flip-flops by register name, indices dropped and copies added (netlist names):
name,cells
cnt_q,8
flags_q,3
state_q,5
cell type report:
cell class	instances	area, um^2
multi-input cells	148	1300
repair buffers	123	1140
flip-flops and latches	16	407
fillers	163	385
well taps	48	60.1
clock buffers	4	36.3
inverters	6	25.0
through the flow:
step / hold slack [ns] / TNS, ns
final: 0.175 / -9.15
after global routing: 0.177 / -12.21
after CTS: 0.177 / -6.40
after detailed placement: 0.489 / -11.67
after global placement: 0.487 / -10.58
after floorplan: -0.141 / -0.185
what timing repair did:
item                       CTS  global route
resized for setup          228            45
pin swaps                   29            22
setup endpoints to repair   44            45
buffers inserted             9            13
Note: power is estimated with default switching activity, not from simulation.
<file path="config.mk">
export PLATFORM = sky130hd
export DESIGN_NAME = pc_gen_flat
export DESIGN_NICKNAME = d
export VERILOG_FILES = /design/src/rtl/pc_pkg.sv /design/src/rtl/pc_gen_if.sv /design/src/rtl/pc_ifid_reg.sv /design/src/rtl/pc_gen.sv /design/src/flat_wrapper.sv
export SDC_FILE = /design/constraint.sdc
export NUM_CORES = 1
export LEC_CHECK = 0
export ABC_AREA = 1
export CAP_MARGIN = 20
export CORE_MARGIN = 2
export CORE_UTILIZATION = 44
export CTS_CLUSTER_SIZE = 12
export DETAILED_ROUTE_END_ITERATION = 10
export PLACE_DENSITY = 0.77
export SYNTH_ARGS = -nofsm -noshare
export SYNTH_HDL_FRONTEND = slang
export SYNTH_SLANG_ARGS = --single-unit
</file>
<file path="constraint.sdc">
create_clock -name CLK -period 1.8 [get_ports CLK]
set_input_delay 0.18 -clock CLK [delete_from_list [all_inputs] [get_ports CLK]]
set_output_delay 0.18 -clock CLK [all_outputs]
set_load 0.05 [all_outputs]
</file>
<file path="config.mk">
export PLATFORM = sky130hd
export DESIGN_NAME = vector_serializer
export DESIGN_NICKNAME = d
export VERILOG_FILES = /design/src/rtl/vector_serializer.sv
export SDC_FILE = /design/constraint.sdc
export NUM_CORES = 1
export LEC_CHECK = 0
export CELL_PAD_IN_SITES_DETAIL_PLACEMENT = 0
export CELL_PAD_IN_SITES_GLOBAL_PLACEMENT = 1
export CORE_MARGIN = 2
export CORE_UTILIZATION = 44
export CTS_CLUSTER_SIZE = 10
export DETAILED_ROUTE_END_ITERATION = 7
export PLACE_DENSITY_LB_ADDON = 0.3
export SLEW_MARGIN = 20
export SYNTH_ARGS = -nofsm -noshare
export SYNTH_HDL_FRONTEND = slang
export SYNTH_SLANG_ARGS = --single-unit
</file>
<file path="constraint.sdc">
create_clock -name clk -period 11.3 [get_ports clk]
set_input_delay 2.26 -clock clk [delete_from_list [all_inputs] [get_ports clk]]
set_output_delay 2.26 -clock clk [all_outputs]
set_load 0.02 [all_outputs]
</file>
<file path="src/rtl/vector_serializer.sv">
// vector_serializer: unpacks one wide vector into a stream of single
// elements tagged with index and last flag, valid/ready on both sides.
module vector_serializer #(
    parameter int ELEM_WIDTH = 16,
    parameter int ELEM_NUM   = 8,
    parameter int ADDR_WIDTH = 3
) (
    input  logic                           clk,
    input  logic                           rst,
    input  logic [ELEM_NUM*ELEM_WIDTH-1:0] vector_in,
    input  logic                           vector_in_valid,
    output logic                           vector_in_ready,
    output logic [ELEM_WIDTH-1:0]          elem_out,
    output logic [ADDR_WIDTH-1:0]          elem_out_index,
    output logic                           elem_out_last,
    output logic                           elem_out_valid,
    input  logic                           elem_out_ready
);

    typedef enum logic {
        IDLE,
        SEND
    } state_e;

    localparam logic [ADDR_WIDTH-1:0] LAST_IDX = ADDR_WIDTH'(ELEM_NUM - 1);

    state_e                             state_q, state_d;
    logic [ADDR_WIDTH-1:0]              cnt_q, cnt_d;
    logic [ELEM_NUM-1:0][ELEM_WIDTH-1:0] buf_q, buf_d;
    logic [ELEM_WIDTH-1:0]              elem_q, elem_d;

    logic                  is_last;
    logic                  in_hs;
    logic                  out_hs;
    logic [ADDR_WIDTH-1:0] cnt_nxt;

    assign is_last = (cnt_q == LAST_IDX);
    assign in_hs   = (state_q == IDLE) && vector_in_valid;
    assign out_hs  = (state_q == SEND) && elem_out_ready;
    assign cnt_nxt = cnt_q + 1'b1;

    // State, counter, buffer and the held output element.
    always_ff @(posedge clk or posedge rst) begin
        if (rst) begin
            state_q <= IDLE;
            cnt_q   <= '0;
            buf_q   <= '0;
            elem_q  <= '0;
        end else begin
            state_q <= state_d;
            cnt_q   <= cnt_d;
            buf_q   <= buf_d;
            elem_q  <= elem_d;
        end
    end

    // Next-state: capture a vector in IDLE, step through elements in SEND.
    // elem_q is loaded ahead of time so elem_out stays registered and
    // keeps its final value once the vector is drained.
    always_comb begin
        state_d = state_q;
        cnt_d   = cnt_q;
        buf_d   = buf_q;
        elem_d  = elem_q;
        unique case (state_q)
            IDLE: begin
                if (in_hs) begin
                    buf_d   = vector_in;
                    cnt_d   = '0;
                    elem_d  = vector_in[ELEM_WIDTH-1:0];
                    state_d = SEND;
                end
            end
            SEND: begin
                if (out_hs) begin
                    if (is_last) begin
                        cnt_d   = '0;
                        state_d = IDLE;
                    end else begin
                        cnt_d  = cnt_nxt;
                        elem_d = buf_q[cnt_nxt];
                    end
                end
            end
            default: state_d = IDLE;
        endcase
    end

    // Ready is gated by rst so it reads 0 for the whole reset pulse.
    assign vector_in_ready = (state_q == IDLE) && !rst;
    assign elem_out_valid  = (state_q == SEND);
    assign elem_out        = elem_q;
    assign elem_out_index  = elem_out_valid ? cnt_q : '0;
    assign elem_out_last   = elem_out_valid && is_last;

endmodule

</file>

● **Work task**:
Set every entry down verbatim.

● **Answer section**:
flip-flops by register name, indices dropped and copies added (netlist names):
name,cells
cnt_q,8
flags_q,3
state_q,5
cell type report:
cell class	instances	area, um^2
multi-input cells	148	1300
repair buffers	123	1140
flip-flops and latches	16	407
fillers	163	385
well taps	48	60.1
clock buffers	4	36.3
inverters	6	25.0
through the flow:
step / hold slack [ns] / TNS, ns
final: 0.175 / -9.15
after global routing: 0.177 / -12.21
after CTS: 0.177 / -6.40
after detailed placement: 0.489 / -11.67
after global placement: 0.487 / -10.58
after floorplan: -0.141 / -0.185
what timing repair did:
item                       CTS  global route
resized for setup          228            45
pin swaps                   29            22
setup endpoints to repair   44            45
buffers inserted             9            13
Note: power is estimated with default switching activity, not from simulation.
<file path="config.mk">
export PLATFORM = sky130hd
export DESIGN_NAME = pc_gen_flat
export DESIGN_NICKNAME = d
export VERILOG_FILES = /design/src/rtl/pc_pkg.sv /design/src/rtl/pc_gen_if.sv /design/src/rtl/pc_ifid_reg.sv /design/src/rtl/pc_gen.sv /design/src/flat_wrapper.sv
export SDC_FILE = /design/constraint.sdc
export NUM_CORES = 1
export LEC_CHECK = 0
export ABC_AREA = 1
export CAP_MARGIN = 20
export CORE_MARGIN = 2
export CORE_UTILIZATION = 44
export CTS_CLUSTER_SIZE = 12
export DETAILED_ROUTE_END_ITERATION = 10
export PLACE_DENSITY = 0.77
export SYNTH_ARGS = -nofsm -noshare
export SYNTH_HDL_FRONTEND = slang
export SYNTH_SLANG_ARGS = --single-unit
</file>
<file path="constraint.sdc">
create_clock -name CLK -period 1.8 [get_ports CLK]
set_input_delay 0.18 -clock CLK [delete_from_list [all_inputs] [get_ports CLK]]
set_output_delay 0.18 -clock CLK [all_outputs]
set_load 0.05 [all_outputs]
</file>
<file path="config.mk">
export PLATFORM = sky130hd
export DESIGN_NAME = vector_serializer
export DESIGN_NICKNAME = d
export VERILOG_FILES = /design/src/rtl/vector_serializer.sv
export SDC_FILE = /design/constraint.sdc
export NUM_CORES = 1
export LEC_CHECK = 0
export CELL_PAD_IN_SITES_DETAIL_PLACEMENT = 0
export CELL_PAD_IN_SITES_GLOBAL_PLACEMENT = 1
export CORE_MARGIN = 2
export CORE_UTILIZATION = 44
export CTS_CLUSTER_SIZE = 10
export DETAILED_ROUTE_END_ITERATION = 7
export PLACE_DENSITY_LB_ADDON = 0.3
export SLEW_MARGIN = 20
export SYNTH_ARGS = -nofsm -noshare
export SYNTH_HDL_FRONTEND = slang
export SYNTH_SLANG_ARGS = --single-unit
</file>
<file path="constraint.sdc">
create_clock -name clk -period 11.3 [get_ports clk]
set_input_delay 2.26 -clock clk [delete_from_list [all_inputs] [get_ports clk]]
set_output_delay 2.26 -clock clk [all_outputs]
set_load 0.02 [all_outputs]
</file>
<file path="src/rtl/vector_serializer.sv">
// vector_serializer: unpacks one wide vector into a stream of single
// elements tagged with index and last flag, valid/ready on both sides.
module vector_serializer #(
    parameter int ELEM_WIDTH = 16,
    parameter int ELEM_NUM   = 8,
    parameter int ADDR_WIDTH = 3
) (
    input  logic                           clk,
    input  logic                           rst,
    input  logic [ELEM_NUM*ELEM_WIDTH-1:0] vector_in,
    input  logic                           vector_in_valid,
    output logic                           vector_in_ready,
    output logic [ELEM_WIDTH-1:0]          elem_out,
    output logic [ADDR_WIDTH-1:0]          elem_out_index,
    output logic                           elem_out_last,
    output logic                           elem_out_valid,
    input  logic                           elem_out_ready
);

    typedef enum logic {
        IDLE,
        SEND
    } state_e;

    localparam logic [ADDR_WIDTH-1:0] LAST_IDX = ADDR_WIDTH'(ELEM_NUM - 1);

    state_e                             state_q, state_d;
    logic [ADDR_WIDTH-1:0]              cnt_q, cnt_d;
    logic [ELEM_NUM-1:0][ELEM_WIDTH-1:0] buf_q, buf_d;
    logic [ELEM_WIDTH-1:0]              elem_q, elem_d;

    logic                  is_last;
    logic                  in_hs;
    logic                  out_hs;
    logic [ADDR_WIDTH-1:0] cnt_nxt;

    assign is_last = (cnt_q == LAST_IDX);
    assign in_hs   = (state_q == IDLE) && vector_in_valid;
    assign out_hs  = (state_q == SEND) && elem_out_ready;
    assign cnt_nxt = cnt_q + 1'b1;

    // State, counter, buffer and the held output element.
    always_ff @(posedge clk or posedge rst) begin
        if (rst) begin
            state_q <= IDLE;
            cnt_q   <= '0;
            buf_q   <= '0;
            elem_q  <= '0;
        end else begin
            state_q <= state_d;
            cnt_q   <= cnt_d;
            buf_q   <= buf_d;
            elem_q  <= elem_d;
        end
    end

    // Next-state: capture a vector in IDLE, step through elements in SEND.
    // elem_q is loaded ahead of time so elem_out stays registered and
    // keeps its final value once the vector is drained.
    always_comb begin
        state_d = state_q;
        cnt_d   = cnt_q;
        buf_d   = buf_q;
        elem_d  = elem_q;
        unique case (state_q)
            IDLE: begin
                if (in_hs) begin
                    buf_d   = vector_in;
                    cnt_d   = '0;
                    elem_d  = vector_in[ELEM_WIDTH-1:0];
                    state_d = SEND;
                end
            end
            SEND: begin
                if (out_hs) begin
                    if (is_last) begin
                        cnt_d   = '0;
                        state_d = IDLE;
                    end else begin
                        cnt_d  = cnt_nxt;
                        elem_d = buf_q[cnt_nxt];
                    end
                end
            end
            default: state_d = IDLE;
        endcase
    end

    // Ready is gated by rst so it reads 0 for the whole reset pulse.
    assign vector_in_ready = (state_q == IDLE) && !rst;
    assign elem_out_valid  = (state_q == SEND);
    assign elem_out        = elem_q;
    assign elem_out_index  = elem_out_valid ? cnt_q : '0;
    assign elem_out_last   = elem_out_valid && is_last;

endmodule

</file>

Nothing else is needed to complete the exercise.